In all probability, development and culture superpose the following influences on the preset devices: first, they shape what constitutes an adequate inducer of a given emotion; second, they shape some aspects of the expression of emotions; and third, they shape the cognition and behaviour which follows the deployment of an emotion.

(Damasio 2000, p 127)

The Dutch psychologist Frijda (1986) warns that “there is no consensus about the definition of emotion; one may quarrel endlessly about the word” and suggests that we may as well assume

Figure 1.1 Cabanac's map of emotional experience

“that what we loosely call ‘emotions’ are responses to events that are important to the

individual” before going on to consider what these responses consist of (Frijda 1986). Cabanac takes a similarly pragmatic approach, starting with one of the many lists in everyday discourse:

“the term is taken for granted in itself and, most often, emotion is defined with reference to a list: anger, disgust, fear, joy, sadness, and surprise.” His own definition is that emotions are

“motivational states,” all of which act to generate “behaviour oriented towards, or away from, the stimulus” (Cabanac 2002, p72). Panksepp asserts that there is “good biological evidence for seven innate emotional systems – fear, anger, sorrow, anticipatory eagerness, play, sexual lust and maternal nurturance”(Panksepp 2004, p47) – but he focuses particularly on the earliest evolutionary phases of human existence to identify four emotions that are likely to have arisen from basic environmental challenges: fear, panic, rage and seeking.
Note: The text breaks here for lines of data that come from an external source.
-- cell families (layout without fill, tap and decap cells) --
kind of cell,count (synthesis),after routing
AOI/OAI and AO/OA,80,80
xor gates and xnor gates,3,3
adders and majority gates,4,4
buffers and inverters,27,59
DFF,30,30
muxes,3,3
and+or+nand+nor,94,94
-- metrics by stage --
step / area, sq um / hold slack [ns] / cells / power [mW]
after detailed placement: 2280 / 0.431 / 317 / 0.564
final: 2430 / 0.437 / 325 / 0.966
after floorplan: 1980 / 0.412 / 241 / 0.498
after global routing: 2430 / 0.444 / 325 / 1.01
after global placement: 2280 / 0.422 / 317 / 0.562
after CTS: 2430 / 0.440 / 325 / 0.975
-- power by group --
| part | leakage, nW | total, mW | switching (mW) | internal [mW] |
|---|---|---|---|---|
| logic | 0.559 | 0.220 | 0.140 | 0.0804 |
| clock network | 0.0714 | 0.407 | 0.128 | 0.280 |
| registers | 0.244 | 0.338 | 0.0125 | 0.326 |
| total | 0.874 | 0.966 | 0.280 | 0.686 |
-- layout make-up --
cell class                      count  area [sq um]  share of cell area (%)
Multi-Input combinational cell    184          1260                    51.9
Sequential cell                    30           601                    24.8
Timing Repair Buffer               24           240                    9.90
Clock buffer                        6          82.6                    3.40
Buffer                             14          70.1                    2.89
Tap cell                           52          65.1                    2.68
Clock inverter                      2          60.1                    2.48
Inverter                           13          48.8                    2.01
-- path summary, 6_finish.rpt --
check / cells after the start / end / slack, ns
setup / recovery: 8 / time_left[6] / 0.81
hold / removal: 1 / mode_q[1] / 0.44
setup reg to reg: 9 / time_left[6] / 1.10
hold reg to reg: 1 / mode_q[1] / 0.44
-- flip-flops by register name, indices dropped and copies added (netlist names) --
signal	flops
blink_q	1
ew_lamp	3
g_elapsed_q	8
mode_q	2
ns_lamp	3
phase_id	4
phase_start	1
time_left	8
$ cat config.mk
export PLATFORM = sky130hd
export DESIGN_NAME = pwm_bank_flat
export DESIGN_NICKNAME = d
export VERILOG_FILES = /design/src/rtl/pwm_bank_if.sv /design/src/rtl/pwm_bank.sv /design/src/flat_wrapper.sv
export SDC_FILE = /design/constraint.sdc
export NUM_CORES = 1
export LEC_CHECK = 0
export CORE_UTILIZATION = 60
export DETAILED_ROUTE_END_ITERATION = 7
export GPL_TIMING_DRIVEN = 1
export PLACE_DENSITY = 0.79
export RECOVER_POWER = 25
export SLEW_MARGIN = 20
export SYNTH_ARGS = -nofsm -noshare
export SYNTH_HDL_FRONTEND = slang
export SYNTH_SLANG_ARGS = --single-unit
$ cat constraint.sdc
create_clock -name clk -period 2.3 [get_ports clk]
set_input_delay 0.46 -clock clk [delete_from_list [all_inputs] [get_ports clk]]
set_output_delay 0.46 -clock clk [all_outputs]
set_load 0.005 [all_outputs]
$ cat src/rtl/pwm_bank_if.sv
// Register-write port of pwm_bank; the SPI peripheral drives the master side.
interface pwm_bank_if #(
    parameter int ADDR_W = 6
);
    logic              wr_en;
    logic [ADDR_W-1:0] wr_addr;
    logic [7:0]        wr_data;

    modport master (output wr_en, wr_addr, wr_data);
    modport slave  (input  wr_en, wr_addr, wr_data);
endinterface

$ cat src/rtl/pwm_bank.sv
// Multi-channel PWM bank with double-buffered duties applied at period wrap.
// Optional prescaler (register 0x04) is built only when PWM_BANK_PRESCALE_EN is defined.
module pwm_bank #(
    parameter int NUM_CH = 16,
    parameter int RES    = 8,
    parameter int ADDR_W = 6
) (
    input  logic              clk,
    input  logic              rst_n,
    pwm_bank_if.slave         bus,
    output logic [NUM_CH-1:0] out,
    output logic              period_tick
);
    localparam logic [RES-1:0]    CNT_MAX   = '1;
    localparam logic [ADDR_W-1:0] DUTY_BASE = ADDR_W'(16);

    logic [NUM_CH-1:0] en_out, en_pwm;
    logic [NUM_CH-1:0] en_out_q, en_pwm_q;
    logic [NUM_CH-1:0] pwm;
    logic [RES-1:0]    cnt;
    logic [RES-1:0]    duty_pend [NUM_CH];
    logic [RES-1:0]    duty_act  [NUM_CH];
    logic              tick, wrap, wrap_q;

`ifdef PWM_BANK_PRESCALE_EN
    logic [7:0] presc, pcnt;
    logic       presc_wr;

    assign presc_wr = bus.wr_en && (bus.wr_addr == ADDR_W'(4));
    assign tick     = (pcnt == presc);

    always_ff @(posedge clk or negedge rst_n) begin
        if (!rst_n) begin
            presc <= '0;
            pcnt  <= '0;
        end else if (presc_wr) begin
            presc <= bus.wr_data;
            pcnt  <= '0;
        end else if (tick) begin
            pcnt <= '0;
        end else begin
            pcnt <= pcnt + 8'd1;
        end
    end
`else
    assign tick = 1'b1;
`endif

    assign wrap = tick && (cnt == CNT_MAX);

    // Each enable byte register covers channels 8*k .. 8*k+7; bits beyond NUM_CH do not exist.
    always_ff @(posedge clk or negedge rst_n) begin
        if (!rst_n) begin
            en_out <= '0;
            en_pwm <= '0;
        end else if (bus.wr_en) begin
            // NOTE: sequential state uses non-blocking assignments so every flop samples pre-edge values.
            for (int c = 0; c < NUM_CH; c++) begin
                if (bus.wr_addr == ADDR_W'(c / 8))     en_out[c] <= bus.wr_data[3'(c)];
                if (bus.wr_addr == ADDR_W'(2 + c / 8)) en_pwm[c] <= bus.wr_data[3'(c)];
            end
        end
    end

    always_ff @(posedge clk or negedge rst_n) begin
        if (!rst_n) begin
            // NOTE: the duty arrays are small control registers, so they are reset like any flop.
            for (int c = 0; c < NUM_CH; c++) begin
                duty_pend[c] <= '0;
                duty_act[c]  <= '0;
            end
        end else begin
            for (int c = 0; c < NUM_CH; c++) begin
                if (wrap) duty_act[c] <= duty_pend[c];
                if (bus.wr_en && (bus.wr_addr == DUTY_BASE + ADDR_W'(c)))
                    duty_pend[c] <= bus.wr_data[7 -: RES];
            end
        end
    end

    always_ff @(posedge clk or negedge rst_n) begin
        if (!rst_n)    cnt <= '0;
        else if (tick) cnt <= cnt + RES'(1);
    end

    always_comb begin
        // NOTE: assign a default before the loop so no path leaves pwm unassigned (no latch).
        pwm = '0;
        for (int c = 0; c < NUM_CH; c++)
            pwm[c] = (duty_act[c] == CNT_MAX) || (cnt < duty_act[c]);
    end

    // Enables pass through one staging flop so an enable write reaches out two clk after its edge.
    always_ff @(posedge clk or negedge rst_n) begin
        if (!rst_n) begin
            en_out_q    <= '0;
            en_pwm_q    <= '0;
            out         <= '0;
            wrap_q      <= 1'b0;
            period_tick <= 1'b0;
        end else begin
            en_out_q    <= en_out;
            en_pwm_q    <= en_pwm;
            out         <= en_out_q & (~en_pwm_q | pwm);
            wrap_q      <= wrap;
            period_tick <= wrap_q;
        end
    end
endmodule

$ cat src/flat_wrapper.sv
// flat-port wrapper written by rule: the top's interface ports become plain ports
module pwm_bank_flat 
#(
    parameter int NUM_CH = 16,
    parameter int RES    = 8,
    parameter int ADDR_W = 6
)
  (clk, rst_n, out, period_tick, bus_wr_en, bus_wr_addr, bus_wr_data);
  pwm_bank_if #(.ADDR_W(ADDR_W)) bus_i ();
  input  logic clk;
  input  logic rst_n;
  output logic [NUM_CH-1:0] out;
  output logic period_tick;
  input wire logic [$bits(bus_i.wr_en)-1:0] bus_wr_en;
  input wire logic [$bits(bus_i.wr_addr)-1:0] bus_wr_addr;
  input wire logic [$bits(bus_i.wr_data)-1:0] bus_wr_data;
  assign bus_i.wr_en = bus_wr_en;
  assign bus_i.wr_addr = bus_wr_addr;
  assign bus_i.wr_data = bus_wr_data;
  pwm_bank #(.NUM_CH(NUM_CH), .RES(RES), .ADDR_W(ADDR_W)) u_core (.clk(clk), .rst_n(rst_n), .bus(bus_i), .out(out), .period_tick(period_tick));
endmodule
==> flow_summary.toml <==
[worst_setup_path]
crit_chain = "clkdlybuf4s50_1, nand3b_4, or3_1, and2b_1, buf_4, mux2_2"
slowest_delay_ns = 0.58
criticalPathCategory = "in -> reg"
end_kind = "register"
r2r_start = "u_core.cnt[4]"
worstPathRequired_ns = 2.61
start_kind = "input pin"
worst_ep_arrival_time_ns = 2.36
crit_slowest_cell = "clkdlybuf4s50_1"
crit_fanout = 4
reg2regPathDepth = 5
critical_path.startpoint = "bus_wr_addr[4]"

[timing]
rsz0062_at_grt = "false"
hold_violations = 0
fin_crit_sh = 0.891
fin_crit_ns = 2.05
relSlewSlack = 0.394
report.final.setup_viol = 0
holdWs_ns = 0.349
fin_worst_skew_ns = 0.00526
tightest_slew_ns = 0.910
slew_violations = 0
fmax_ghz = 0.488

[route]
drt_iter0_drc = 246
vias = 5051
drc = 0
routedWlPerCell_um = 19.7
drt_wl_total_mm = 17.2
via_per_inst = 5.77
drt_pass1_iterations = 5
ant_nets = 0

[power]
finalPower_mw = 6.60
peakVddDrop_mv = 0.545
power_leakage_nw = 4.46
power_density_mw_per_mm2 = 708

[yosys]
syn-instance-count = 626
synth-seq-cells = 178
synth_top_area_share = 0.550
yosys-top-cells-count = "dfrtp_1 (178), mux2_2 (144), inv_1 (73)"
synth_edf_count = 0
syn_area_mm2 = 0.00810
synthTopCellsByArea = "dfrtp_1 (55%), mux2_2 (20%), ha_1 (8.8%), inv_1 (3.4%), o21ai_0 (2.0%)"
synth_ff_type = "dfrtp_1"
yosys.area.top_type = "dfrtp_1"
synthArstFlopShare = 1.00
postSynthAreaPerCell_um2 = 12.9
yosysMostFrequentCell = "dfrtp_1"
ys_types = 32
yosys_warnings = 0
yosysSeqAreaShare = 0.550

[global_routing]
track_usage = 0.272
grt_pass1_wl_mm = 28.2
antenna_found_initial = 0
grt_max_degree = 65
overflow = 0
grt_pass1_vias = 5407

[cts]
clock_sinks = 178
numCtsBuffers = 17
cts_root_buf = "clkbuf_16"
cts_max_level = 4
insertion_delay_ns = 0.43
cts_setup_buffers = 0
clk_pin_slew_ns = 0.06
clock_path_buffers = 2
cts_tree = "done"

[job]
drv_cap = 0

[placement]
dp_hpwl_mm = 11.7
gp_congestion = 0.868
io_buffer_count = 25
dp_cells = 845

[cells_and_area]
final_util = 0.707
register_area_mm2 = 0.00445
drive_gt1_frac = 0.301
syn_to_final_growth_pct = 15.2
antenna_cells = 0
fillers = 882
multi_input_area_mm2 = 0.00327
stdcell_count = 876
num-nets-final = 763

[die]
ioPinCount = 34
die_area_mm2 = 0.0140
coreArea_mm2 = 0.0132
num_rows = 42
dieHeight_um = 118
start_util = 0.614
die_w_um = 118

[min_path]
hold_depth = 0
hp-class = "reg -> reg"
min_from = "u_core.wrap_q"

[outcome]
status = "complete, no violations"
==> path summary, 6_finish.rpt <==
| kind | to | slack [ns] |
|---|---|---|
| setup / recovery | u_core.duty_pend[110] | 0.25 |
| hold / removal | u_core.period_tick | 0.35 |
| setup reg to reg | u_core.duty_act[122] | 0.37 |
| hold reg to reg | u_core.period_tick | 0.35 |
| max in group asynchronous | u_core.duty_act[52] | 0.64 |
| min in group asynchronous | u_core.duty_act[123] | 0.71 |
==> cells in the final DEF, fill, tap and decap left out, drive strengths merged, types with 15 or more instances in the layout <==
cell	count
dfrtp	178
ha	57
clkbuf	27
inv	73
nand3	15
buf	34
mux2	144
o21ai	32
nand2	23
clkdlybuf4s50	24
nand4	16
==> where the power goes <==
group	switching, mW	internal, mW
Clock	1.10	1.59
Combinational	0.192	0.224
Sequential	0.121	3.37
Total	1.42	5.18
==> layer usage <==
layer,global-route usage,vias to the layer above,routed length (um)
met3,0.0526,54,612
met2,0.458,108,8560
met1,0.331,2600,7390
met4,0.147,0,673
li1,-,2289,-
met5,0,-,0
==> stage by stage <==
step	instance area, um2	worst slack (ns)	setup TNS [ns]
2_1_floorplan	8120	0.419	0
3_3_place_gp	8780	-0.116	-2.59
3_5_place_dp	8780	-0.198	-5.13
4_1_cts	9340	0.271	0
5_1_grt	9330	0.202	0
6_report	9330	0.251	0
==> state kept, by name, indices dropped and copies added (netlist names) <==
name and cells:
u_core.cnt 8, u_core.duty_act 64, u_core.duty_pend 64, u_core.en_out 8, u_core.en_out_q 8, u_core.en_pwm 8, u_core.en_pwm_q 8, u_core.out 8
u_core.period_tick 1, u_core.wrap_q 1
==> critical path, delay by kind of cell <==
kind                   cells  cell delay [ns]
buffers and inverters      2             0.72
muxes                      1             0.33
and+or+nand+nor            3             0.84
==> area by class of cell <==
class / instances / share of cell area
inverters: 73 / 0.0294
well taps: 176 / 0.0236
clock inverters: 5 / 0.00563
clock buffers: 25 / 0.0531
multi-input cells: 358 / 0.350
flip-flops and latches: 178 / 0.478
repair buffers: 61 / 0.0605
==> what timing repair did <==
item                                    in CTS  in global routing
hold endpoints to repair                    32                  0
resized for setup                            0                  0
endpoints found under the setup margin       0                  0
hold buffers                                 1                  0
==> kinds of logic (layout without fill, tap and decap cells) <==
| logic type | Yosys count | in the layout | share of synthesized area |
|---|---|---|---|
| buffers and inverters | 97 | 164 | 0.0508 |
| muxes | 144 | 144 | 0.200 |
| xor gates and xnor gates | 6 | 6 | 0.00649 |
| adders and majority gates | 57 | 57 | 0.0881 |
| AOI/OAI and AO/OA | 64 | 64 | 0.0482 |
| DFF | 178 | 178 | 0.550 |
| and+or+nand+nor | 79 | 79 | 0.0556 |
| other | 1 | 8 | 0.000463 |
Note: power is estimated with default switching activity, not from simulation.
==> patch, RTL diff (config.mk and constraints unchanged) <==
Remove the register `out`: a continuous assignment takes its place, so the output `out` follows one clock earlier.
--- a/src/rtl/pwm_bank.sv
+++ b/src/rtl/pwm_bank.sv
@@ -95,16 +95,16 @@
         if (!rst_n) begin
             en_out_q    <= '0;
             en_pwm_q    <= '0;
-            out         <= '0;
             wrap_q      <= 1'b0;
             period_tick <= 1'b0;
         end else begin
             en_out_q    <= en_out;
             en_pwm_q    <= en_pwm;
-            out         <= en_out_q & (~en_pwm_q | pwm);
             wrap_q      <= wrap;
             period_tick <= wrap_q;
         end
     end
+
+    assign out = en_out_q & (~en_pwm_q | pwm);
 endmodule
 
Check against the original RTL: not equivalent (Yosys sat finds a counterexample within 4 cycles, from zero or initial values and one cycle with rst_n low).
==> patch against the original RTL <==
  * The flow now finishes with violations (max-capacitance violations, max-slew violations, negative setup slack)
  * Utilization grew 5.9 points
  * Worst setup slack worse by 440 ps
  * Critical path depth grew 2
  * Final cell count increased by 1.3%
  * Design area grew 4.5%
  * Routed wire length rose by 12%
  * Sequential cell count decreased by 8
  * Clock power is 5% higher
  * Power is 0.55% lower
  * Synthesized area is 2.5% lower
  * Clock skew rose by 0.80 ps
  * Via count rose by 4.3%
  * Critical endpoint is now out[0]
==> patch: results (changes against the original RTL) <==
run_status:
  status: "complete, but fails checks"
  violations: "max-capacitance violations, max-slew violations, negative setup slack"
global_routing:
  met2_usage_pct: 50.3  # +4.5 points
  grt_start_max_net_pins: 62  # -4.6%
  grt_util_met1_pct: 39.5  # +6.4 points
route:
  met2_length_um: 9730  # +14%
  vias: 5269  # +4.3%
  via_per_inst: 5.94  # +3.0%
  drt-met1-wl_um: 8260  # +12%
  drt_wl_total_um: 19300  # +12%
  drt_iter0_markers: 349  # +42%
sta:
  setup_viol: 8  # +8
  slew_viol_final: 61  # +61
  fin_ws_ps: -190  # -441 ps
logic_synthesis:
  synthTopCellsByArea: "dfrtp_1, mux2_2, ha_1"
  yosysSeqAreaShare_pct: 53.9  # -1.1 points
  synthTopCellsByCount: "dfrtp_1, mux2_2, inv_1, ha_1, o21ai_0"
  muxShareOfSynthArea_pct: 20.5  # +0.51 points
  synthXorXnorAreaFrac_pct: 0.665  # +0.016 points
  avgSynthCellArea_um2: 12.8  # -1.2%
place:
  post-place-cells: 852  # +0.83%
  dp_slack_ps: -206  # -8.37 ps
  place_area_um2: 8800  # +0.29%
power_and_ir_drop:
  ir_drop_mv: 0.606  # +11%
  power.switching_mw: 1.44  # +1.8%
cells_and_area:
  drive_gt1_share_pct: 40.7  # +11 points
  n_fill_cell: 750  # -15%
setup_path:
  cp_top_family: "compound AO/OA/AOI/OAI gates"
run:
  maxCapViolCount: 1  # +1
cts:
  cts_resized: 75  # +75
==> patch: cell count changes in the layout (fill, tap and decap cells not counted), sizes merged <==
cell,change
dlygate4sd3,-1
dfrtp,-8
clkbuf,-5
clkdlybuf4s50,-8
buf,+32
clkinv,+3
bufinv,+2
==> patch: final cells by class <==
cell class              instances  area share (%)
clock buffers                  19            4.55
clock inverters                10            1.31
inverters                      73            2.81
multi-input cells             358            37.3
flip-flops and latches        170            43.7
well taps                     172            2.21
repair buffers                 85            8.12
==> patch: worst paths after layout <==
check / slack (ps) / from / cells past startpoint / to
max: -190 / u_core.cnt[6] / 8 / out[0]
max in group asynchronous: 470 / rst_n / 2 / u_core.en_pwm[2]
min in group asynchronous: 410 / rst_n / 1 / u_core.wrap_q
max reg2reg: 310 / u_core.cnt[4] / 7 / u_core.duty_act[106]
min reg2reg: 350 / u_core.wrap_q / 0 / u_core.period_tick
min: 350 / u_core.wrap_q / 0 / u_core.period_tick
He characterises “seeking”

as the emotion that drives curiosity and investigation (p50), confirming Vygotsky’s much earlier argument that “thought is … engendered by motivation, i.e., by our desires and needs, our interests and emotions” (Vygotsky 1986, p252). It is this concept in particular that I have taken up in my analysis of the focused attention that the children often displayed (see Section 4.1).